ASSIGNMENT: When scanning the data, count every line with "merged" in it, and report only the resulting number.

○ ○ ○ ○

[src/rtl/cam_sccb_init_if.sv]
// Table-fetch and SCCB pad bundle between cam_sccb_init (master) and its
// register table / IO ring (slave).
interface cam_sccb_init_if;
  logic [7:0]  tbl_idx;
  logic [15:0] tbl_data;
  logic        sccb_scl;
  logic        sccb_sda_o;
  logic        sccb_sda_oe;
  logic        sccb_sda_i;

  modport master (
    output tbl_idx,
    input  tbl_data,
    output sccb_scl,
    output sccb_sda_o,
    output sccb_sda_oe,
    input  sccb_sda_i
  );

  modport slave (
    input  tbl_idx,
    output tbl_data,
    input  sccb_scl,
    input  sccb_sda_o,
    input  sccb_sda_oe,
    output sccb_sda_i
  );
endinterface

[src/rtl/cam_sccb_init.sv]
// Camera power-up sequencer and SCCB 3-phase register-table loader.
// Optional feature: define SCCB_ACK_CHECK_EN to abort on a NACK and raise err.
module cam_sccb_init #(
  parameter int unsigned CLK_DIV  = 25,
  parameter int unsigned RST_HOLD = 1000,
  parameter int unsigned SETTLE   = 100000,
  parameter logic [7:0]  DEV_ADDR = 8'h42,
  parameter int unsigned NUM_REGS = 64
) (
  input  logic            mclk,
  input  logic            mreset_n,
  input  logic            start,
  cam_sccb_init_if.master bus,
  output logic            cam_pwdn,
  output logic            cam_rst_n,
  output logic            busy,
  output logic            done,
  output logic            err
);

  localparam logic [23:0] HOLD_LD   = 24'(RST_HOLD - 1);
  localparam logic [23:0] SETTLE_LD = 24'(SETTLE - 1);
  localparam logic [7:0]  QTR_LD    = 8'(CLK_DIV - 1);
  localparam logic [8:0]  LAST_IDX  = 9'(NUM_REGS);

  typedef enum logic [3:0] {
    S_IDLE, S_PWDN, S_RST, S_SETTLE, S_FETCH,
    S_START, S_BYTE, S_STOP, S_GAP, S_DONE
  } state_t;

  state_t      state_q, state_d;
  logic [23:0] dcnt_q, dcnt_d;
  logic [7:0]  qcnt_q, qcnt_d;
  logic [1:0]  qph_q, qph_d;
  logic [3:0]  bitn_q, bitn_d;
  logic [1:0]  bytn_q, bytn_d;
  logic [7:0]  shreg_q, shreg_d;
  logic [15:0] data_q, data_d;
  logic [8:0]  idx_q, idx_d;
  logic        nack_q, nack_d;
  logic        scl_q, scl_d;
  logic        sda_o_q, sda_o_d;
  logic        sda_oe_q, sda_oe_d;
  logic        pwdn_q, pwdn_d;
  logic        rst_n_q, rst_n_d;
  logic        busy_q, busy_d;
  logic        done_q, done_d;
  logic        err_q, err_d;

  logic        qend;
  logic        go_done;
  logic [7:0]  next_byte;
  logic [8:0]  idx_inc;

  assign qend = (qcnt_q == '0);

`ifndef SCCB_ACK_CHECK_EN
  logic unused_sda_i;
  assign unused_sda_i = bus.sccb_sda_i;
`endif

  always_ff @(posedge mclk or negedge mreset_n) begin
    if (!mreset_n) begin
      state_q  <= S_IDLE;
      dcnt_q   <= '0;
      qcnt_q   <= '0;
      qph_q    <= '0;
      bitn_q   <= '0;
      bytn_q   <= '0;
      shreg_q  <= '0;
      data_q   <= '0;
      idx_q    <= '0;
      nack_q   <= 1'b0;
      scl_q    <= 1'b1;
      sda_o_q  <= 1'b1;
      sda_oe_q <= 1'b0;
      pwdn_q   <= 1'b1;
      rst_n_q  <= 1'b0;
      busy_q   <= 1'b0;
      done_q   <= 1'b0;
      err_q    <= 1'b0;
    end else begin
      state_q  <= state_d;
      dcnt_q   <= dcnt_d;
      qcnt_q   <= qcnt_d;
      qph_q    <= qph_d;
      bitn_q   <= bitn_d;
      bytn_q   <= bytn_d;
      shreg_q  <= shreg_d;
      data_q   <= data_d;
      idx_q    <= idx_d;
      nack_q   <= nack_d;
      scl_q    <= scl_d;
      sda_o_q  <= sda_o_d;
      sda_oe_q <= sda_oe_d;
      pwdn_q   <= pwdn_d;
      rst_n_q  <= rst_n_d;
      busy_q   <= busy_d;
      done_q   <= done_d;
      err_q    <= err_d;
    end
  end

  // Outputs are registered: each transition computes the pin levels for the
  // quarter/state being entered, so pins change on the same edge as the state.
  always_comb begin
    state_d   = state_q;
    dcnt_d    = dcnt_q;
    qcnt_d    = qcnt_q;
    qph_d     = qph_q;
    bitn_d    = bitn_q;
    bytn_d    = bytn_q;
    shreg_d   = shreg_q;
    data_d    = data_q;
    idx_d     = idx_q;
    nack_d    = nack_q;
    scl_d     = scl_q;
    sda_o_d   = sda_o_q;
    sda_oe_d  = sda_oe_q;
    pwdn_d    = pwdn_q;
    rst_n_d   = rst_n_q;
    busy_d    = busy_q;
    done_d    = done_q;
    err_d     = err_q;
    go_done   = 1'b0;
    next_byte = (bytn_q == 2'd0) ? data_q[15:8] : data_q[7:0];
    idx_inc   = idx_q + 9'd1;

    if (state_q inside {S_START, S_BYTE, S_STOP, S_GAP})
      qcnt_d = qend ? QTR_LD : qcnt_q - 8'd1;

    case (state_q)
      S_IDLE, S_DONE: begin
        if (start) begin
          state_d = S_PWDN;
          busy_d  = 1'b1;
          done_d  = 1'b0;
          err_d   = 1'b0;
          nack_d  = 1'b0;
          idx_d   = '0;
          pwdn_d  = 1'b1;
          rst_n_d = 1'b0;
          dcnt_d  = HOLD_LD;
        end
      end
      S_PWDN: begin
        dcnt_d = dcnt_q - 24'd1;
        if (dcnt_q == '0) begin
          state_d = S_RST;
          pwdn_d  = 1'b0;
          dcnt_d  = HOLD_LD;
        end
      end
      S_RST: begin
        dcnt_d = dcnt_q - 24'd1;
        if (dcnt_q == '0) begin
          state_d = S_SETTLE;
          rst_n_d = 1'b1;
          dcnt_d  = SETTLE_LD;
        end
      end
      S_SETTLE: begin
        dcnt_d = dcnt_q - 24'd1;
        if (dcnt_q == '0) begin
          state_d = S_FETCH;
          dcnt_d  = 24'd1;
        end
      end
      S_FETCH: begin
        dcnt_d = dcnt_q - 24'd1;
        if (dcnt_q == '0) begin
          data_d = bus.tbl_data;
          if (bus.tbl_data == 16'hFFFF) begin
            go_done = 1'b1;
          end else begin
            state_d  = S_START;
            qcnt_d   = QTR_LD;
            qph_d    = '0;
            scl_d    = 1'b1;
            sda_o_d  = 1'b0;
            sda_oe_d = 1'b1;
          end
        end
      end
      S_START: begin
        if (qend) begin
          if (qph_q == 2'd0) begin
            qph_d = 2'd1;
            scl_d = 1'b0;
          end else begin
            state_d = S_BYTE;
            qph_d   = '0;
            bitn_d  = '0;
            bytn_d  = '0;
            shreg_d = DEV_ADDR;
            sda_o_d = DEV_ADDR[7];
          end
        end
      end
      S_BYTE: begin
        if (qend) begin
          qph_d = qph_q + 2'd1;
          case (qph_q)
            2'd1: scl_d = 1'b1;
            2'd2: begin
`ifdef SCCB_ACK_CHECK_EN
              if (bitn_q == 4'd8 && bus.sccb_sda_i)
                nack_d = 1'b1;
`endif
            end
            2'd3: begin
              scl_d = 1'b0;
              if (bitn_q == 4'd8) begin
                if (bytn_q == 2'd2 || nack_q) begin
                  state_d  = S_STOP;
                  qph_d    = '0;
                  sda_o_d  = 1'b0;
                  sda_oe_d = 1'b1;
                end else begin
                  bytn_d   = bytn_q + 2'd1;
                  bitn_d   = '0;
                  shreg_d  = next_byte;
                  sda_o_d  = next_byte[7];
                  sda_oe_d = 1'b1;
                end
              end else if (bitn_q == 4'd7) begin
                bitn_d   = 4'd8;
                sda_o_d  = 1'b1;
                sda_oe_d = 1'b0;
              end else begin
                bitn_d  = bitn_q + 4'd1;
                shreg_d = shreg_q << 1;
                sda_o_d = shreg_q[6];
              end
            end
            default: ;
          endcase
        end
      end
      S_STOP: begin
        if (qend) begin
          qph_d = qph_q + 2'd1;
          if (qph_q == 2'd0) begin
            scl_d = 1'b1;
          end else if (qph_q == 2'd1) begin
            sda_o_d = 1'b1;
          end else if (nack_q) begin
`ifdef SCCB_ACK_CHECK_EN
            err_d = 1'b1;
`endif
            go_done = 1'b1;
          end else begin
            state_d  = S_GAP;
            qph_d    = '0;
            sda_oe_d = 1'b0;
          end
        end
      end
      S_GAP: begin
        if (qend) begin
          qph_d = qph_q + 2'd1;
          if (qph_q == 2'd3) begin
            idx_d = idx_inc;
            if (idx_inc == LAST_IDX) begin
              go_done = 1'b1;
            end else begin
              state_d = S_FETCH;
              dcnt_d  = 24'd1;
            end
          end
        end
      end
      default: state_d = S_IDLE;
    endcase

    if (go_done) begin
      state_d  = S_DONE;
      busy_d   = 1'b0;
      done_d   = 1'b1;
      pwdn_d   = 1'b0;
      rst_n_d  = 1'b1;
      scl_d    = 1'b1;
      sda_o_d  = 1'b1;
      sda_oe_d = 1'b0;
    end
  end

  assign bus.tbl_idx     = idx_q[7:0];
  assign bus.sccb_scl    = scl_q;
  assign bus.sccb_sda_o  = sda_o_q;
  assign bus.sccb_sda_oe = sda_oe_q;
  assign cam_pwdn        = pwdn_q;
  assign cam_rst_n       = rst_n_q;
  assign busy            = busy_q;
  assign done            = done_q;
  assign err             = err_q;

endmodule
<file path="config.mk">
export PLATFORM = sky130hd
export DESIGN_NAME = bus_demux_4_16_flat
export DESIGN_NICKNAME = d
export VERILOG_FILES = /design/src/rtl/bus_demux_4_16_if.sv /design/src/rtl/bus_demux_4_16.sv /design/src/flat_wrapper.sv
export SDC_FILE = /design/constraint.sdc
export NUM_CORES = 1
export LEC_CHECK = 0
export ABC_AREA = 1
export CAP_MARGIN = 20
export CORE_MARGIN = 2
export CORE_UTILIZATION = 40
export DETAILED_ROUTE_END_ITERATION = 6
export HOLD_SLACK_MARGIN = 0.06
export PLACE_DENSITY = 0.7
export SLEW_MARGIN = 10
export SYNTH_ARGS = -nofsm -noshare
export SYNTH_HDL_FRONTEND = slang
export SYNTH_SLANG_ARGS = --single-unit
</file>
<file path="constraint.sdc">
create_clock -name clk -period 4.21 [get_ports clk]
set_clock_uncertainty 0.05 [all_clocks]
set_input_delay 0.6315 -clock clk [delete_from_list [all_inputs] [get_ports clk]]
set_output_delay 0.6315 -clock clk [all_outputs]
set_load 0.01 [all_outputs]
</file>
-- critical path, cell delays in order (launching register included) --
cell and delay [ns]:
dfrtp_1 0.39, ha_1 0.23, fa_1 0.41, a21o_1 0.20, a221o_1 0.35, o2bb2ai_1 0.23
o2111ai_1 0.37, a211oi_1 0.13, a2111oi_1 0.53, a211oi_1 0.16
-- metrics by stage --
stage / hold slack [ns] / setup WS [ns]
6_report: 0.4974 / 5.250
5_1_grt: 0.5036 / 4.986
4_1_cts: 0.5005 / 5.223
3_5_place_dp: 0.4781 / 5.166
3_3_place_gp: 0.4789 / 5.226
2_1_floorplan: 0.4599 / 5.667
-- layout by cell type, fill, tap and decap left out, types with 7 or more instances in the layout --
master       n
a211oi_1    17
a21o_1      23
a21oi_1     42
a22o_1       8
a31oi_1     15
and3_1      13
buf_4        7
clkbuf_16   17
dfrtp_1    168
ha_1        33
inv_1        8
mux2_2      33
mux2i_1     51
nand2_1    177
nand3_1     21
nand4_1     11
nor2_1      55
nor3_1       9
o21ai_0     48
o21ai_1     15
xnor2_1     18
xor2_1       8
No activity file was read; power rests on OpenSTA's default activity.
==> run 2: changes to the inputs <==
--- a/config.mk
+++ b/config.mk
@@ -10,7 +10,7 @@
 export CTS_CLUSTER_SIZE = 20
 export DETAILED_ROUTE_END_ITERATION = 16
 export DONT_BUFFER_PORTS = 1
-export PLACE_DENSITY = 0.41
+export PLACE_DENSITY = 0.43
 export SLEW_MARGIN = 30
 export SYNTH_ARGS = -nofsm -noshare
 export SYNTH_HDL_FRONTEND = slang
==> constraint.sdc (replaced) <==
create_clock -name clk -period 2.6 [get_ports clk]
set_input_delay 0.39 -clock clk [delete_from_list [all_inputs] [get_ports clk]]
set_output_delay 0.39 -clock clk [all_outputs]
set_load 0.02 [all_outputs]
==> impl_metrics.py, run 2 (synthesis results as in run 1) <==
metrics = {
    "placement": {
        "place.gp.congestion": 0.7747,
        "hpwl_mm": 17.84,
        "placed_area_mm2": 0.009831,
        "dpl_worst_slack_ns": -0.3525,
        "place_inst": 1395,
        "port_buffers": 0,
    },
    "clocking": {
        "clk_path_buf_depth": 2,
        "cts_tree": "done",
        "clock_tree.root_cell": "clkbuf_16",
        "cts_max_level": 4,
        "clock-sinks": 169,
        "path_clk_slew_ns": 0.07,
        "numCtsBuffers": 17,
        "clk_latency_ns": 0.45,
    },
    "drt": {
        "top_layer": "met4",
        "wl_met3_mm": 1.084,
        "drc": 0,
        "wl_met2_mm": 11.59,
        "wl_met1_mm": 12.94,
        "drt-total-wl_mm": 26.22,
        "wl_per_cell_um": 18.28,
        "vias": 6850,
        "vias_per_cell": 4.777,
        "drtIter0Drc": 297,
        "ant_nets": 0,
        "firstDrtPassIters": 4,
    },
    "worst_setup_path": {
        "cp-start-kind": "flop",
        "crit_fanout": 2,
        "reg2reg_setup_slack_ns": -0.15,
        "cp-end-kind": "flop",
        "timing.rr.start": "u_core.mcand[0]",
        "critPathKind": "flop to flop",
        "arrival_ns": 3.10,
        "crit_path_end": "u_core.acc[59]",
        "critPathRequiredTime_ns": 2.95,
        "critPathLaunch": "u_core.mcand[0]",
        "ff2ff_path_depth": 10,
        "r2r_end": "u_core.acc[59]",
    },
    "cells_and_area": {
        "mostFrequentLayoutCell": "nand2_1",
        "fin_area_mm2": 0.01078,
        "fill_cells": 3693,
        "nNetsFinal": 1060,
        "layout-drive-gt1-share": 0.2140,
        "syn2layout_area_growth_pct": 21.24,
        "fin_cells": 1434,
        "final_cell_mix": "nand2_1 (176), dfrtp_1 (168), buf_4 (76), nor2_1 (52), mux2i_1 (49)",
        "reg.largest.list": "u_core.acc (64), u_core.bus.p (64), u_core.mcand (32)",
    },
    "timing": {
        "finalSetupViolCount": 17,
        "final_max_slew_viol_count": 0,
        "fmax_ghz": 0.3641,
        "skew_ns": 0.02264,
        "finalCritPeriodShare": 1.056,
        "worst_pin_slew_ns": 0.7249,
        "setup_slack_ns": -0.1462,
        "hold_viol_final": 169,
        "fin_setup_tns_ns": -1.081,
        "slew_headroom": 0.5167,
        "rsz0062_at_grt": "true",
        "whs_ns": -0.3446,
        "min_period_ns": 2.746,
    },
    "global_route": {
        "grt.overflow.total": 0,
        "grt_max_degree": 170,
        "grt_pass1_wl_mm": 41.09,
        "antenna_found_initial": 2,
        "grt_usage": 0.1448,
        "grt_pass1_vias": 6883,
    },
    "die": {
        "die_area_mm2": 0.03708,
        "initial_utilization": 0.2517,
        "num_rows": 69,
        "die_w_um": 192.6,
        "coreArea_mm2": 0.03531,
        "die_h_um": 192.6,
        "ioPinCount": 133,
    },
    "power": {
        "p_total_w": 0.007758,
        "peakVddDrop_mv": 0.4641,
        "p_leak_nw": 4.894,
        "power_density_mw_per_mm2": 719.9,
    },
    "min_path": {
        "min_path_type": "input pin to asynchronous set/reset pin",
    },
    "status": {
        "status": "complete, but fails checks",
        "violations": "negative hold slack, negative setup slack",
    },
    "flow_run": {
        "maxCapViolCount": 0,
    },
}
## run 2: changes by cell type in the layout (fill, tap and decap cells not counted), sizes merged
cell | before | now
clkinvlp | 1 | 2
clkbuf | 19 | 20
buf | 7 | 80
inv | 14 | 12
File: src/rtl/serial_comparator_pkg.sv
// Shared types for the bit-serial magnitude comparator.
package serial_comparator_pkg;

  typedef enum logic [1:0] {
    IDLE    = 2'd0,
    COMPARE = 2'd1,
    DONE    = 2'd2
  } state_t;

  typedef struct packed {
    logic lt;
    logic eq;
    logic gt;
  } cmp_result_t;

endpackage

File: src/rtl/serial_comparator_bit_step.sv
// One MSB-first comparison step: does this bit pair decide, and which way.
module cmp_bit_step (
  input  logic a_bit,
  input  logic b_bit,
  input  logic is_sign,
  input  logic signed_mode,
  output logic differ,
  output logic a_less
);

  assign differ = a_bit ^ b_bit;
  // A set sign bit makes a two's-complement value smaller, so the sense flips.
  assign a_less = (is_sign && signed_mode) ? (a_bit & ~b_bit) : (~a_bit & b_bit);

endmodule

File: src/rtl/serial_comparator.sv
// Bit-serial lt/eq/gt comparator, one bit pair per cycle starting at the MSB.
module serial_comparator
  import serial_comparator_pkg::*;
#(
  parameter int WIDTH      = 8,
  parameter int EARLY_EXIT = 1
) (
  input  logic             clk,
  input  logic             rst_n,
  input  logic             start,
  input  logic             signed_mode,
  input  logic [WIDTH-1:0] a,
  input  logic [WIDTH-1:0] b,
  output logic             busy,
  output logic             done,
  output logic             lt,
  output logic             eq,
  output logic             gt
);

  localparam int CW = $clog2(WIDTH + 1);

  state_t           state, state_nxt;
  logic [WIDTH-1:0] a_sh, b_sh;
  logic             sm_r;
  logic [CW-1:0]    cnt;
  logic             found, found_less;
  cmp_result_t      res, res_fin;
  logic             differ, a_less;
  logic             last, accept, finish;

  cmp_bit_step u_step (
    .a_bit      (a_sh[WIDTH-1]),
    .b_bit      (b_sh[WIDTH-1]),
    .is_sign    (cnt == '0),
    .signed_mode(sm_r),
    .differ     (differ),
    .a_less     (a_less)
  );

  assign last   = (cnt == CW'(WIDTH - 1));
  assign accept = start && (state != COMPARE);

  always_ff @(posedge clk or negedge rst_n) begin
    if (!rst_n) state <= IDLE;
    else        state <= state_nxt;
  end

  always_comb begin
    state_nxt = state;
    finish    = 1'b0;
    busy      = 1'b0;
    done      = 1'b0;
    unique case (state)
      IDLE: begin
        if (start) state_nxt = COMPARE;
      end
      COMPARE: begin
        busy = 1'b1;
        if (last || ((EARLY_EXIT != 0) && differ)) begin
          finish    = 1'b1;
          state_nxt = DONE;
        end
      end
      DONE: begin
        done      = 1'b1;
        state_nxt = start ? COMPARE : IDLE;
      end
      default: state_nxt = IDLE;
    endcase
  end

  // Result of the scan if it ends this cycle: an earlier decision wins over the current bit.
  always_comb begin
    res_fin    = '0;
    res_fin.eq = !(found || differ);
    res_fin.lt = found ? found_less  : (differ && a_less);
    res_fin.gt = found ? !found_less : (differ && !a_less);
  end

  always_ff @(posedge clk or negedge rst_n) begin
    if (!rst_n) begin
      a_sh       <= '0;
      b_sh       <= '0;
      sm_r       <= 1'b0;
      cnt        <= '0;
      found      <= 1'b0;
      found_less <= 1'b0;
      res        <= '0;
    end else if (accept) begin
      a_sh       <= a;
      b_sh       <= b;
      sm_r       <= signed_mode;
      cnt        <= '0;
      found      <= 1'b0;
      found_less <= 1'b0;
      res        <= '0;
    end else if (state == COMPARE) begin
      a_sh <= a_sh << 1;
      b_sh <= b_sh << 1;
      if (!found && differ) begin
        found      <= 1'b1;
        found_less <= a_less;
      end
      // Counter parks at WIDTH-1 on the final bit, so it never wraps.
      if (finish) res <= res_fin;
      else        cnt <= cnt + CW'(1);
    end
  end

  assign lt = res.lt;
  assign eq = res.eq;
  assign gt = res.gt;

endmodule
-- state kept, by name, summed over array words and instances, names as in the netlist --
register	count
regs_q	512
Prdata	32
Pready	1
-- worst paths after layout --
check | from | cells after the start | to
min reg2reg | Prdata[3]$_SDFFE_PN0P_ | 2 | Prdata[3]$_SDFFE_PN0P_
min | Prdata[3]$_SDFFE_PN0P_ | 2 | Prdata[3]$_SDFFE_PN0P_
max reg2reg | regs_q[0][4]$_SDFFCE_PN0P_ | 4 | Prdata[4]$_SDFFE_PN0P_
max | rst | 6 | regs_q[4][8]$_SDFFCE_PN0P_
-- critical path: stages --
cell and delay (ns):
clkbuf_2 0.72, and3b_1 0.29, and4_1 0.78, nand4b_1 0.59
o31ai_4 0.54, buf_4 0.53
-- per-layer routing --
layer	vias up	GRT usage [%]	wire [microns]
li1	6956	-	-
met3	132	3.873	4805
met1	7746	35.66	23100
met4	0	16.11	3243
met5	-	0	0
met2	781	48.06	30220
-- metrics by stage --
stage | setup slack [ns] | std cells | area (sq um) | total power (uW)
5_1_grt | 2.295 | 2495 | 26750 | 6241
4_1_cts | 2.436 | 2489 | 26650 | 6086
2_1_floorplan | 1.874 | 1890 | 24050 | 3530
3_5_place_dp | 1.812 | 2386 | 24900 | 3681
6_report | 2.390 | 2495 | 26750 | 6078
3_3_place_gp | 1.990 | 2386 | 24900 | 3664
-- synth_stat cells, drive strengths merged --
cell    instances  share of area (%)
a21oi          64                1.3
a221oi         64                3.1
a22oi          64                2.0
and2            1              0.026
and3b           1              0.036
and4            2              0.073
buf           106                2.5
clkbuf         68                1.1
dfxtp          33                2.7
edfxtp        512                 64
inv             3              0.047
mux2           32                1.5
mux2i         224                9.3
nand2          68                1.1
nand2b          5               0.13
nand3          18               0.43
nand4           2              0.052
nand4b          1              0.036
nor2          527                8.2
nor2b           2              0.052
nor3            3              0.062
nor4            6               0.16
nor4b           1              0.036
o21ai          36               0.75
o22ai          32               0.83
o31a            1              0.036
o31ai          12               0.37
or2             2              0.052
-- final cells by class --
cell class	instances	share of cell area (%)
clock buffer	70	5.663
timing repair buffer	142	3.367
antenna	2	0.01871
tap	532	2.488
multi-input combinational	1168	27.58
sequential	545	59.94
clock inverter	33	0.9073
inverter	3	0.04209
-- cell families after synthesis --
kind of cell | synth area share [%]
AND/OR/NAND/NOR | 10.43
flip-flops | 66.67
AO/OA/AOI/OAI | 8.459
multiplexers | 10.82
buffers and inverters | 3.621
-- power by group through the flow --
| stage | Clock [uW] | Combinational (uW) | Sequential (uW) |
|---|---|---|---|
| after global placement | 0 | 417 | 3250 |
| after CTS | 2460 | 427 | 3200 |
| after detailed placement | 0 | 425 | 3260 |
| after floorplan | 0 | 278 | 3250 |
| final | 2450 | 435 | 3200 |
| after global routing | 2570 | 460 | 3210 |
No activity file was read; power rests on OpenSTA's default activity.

○ ○ ○ ○

ANSWER FOR THIS EXERCISE: 2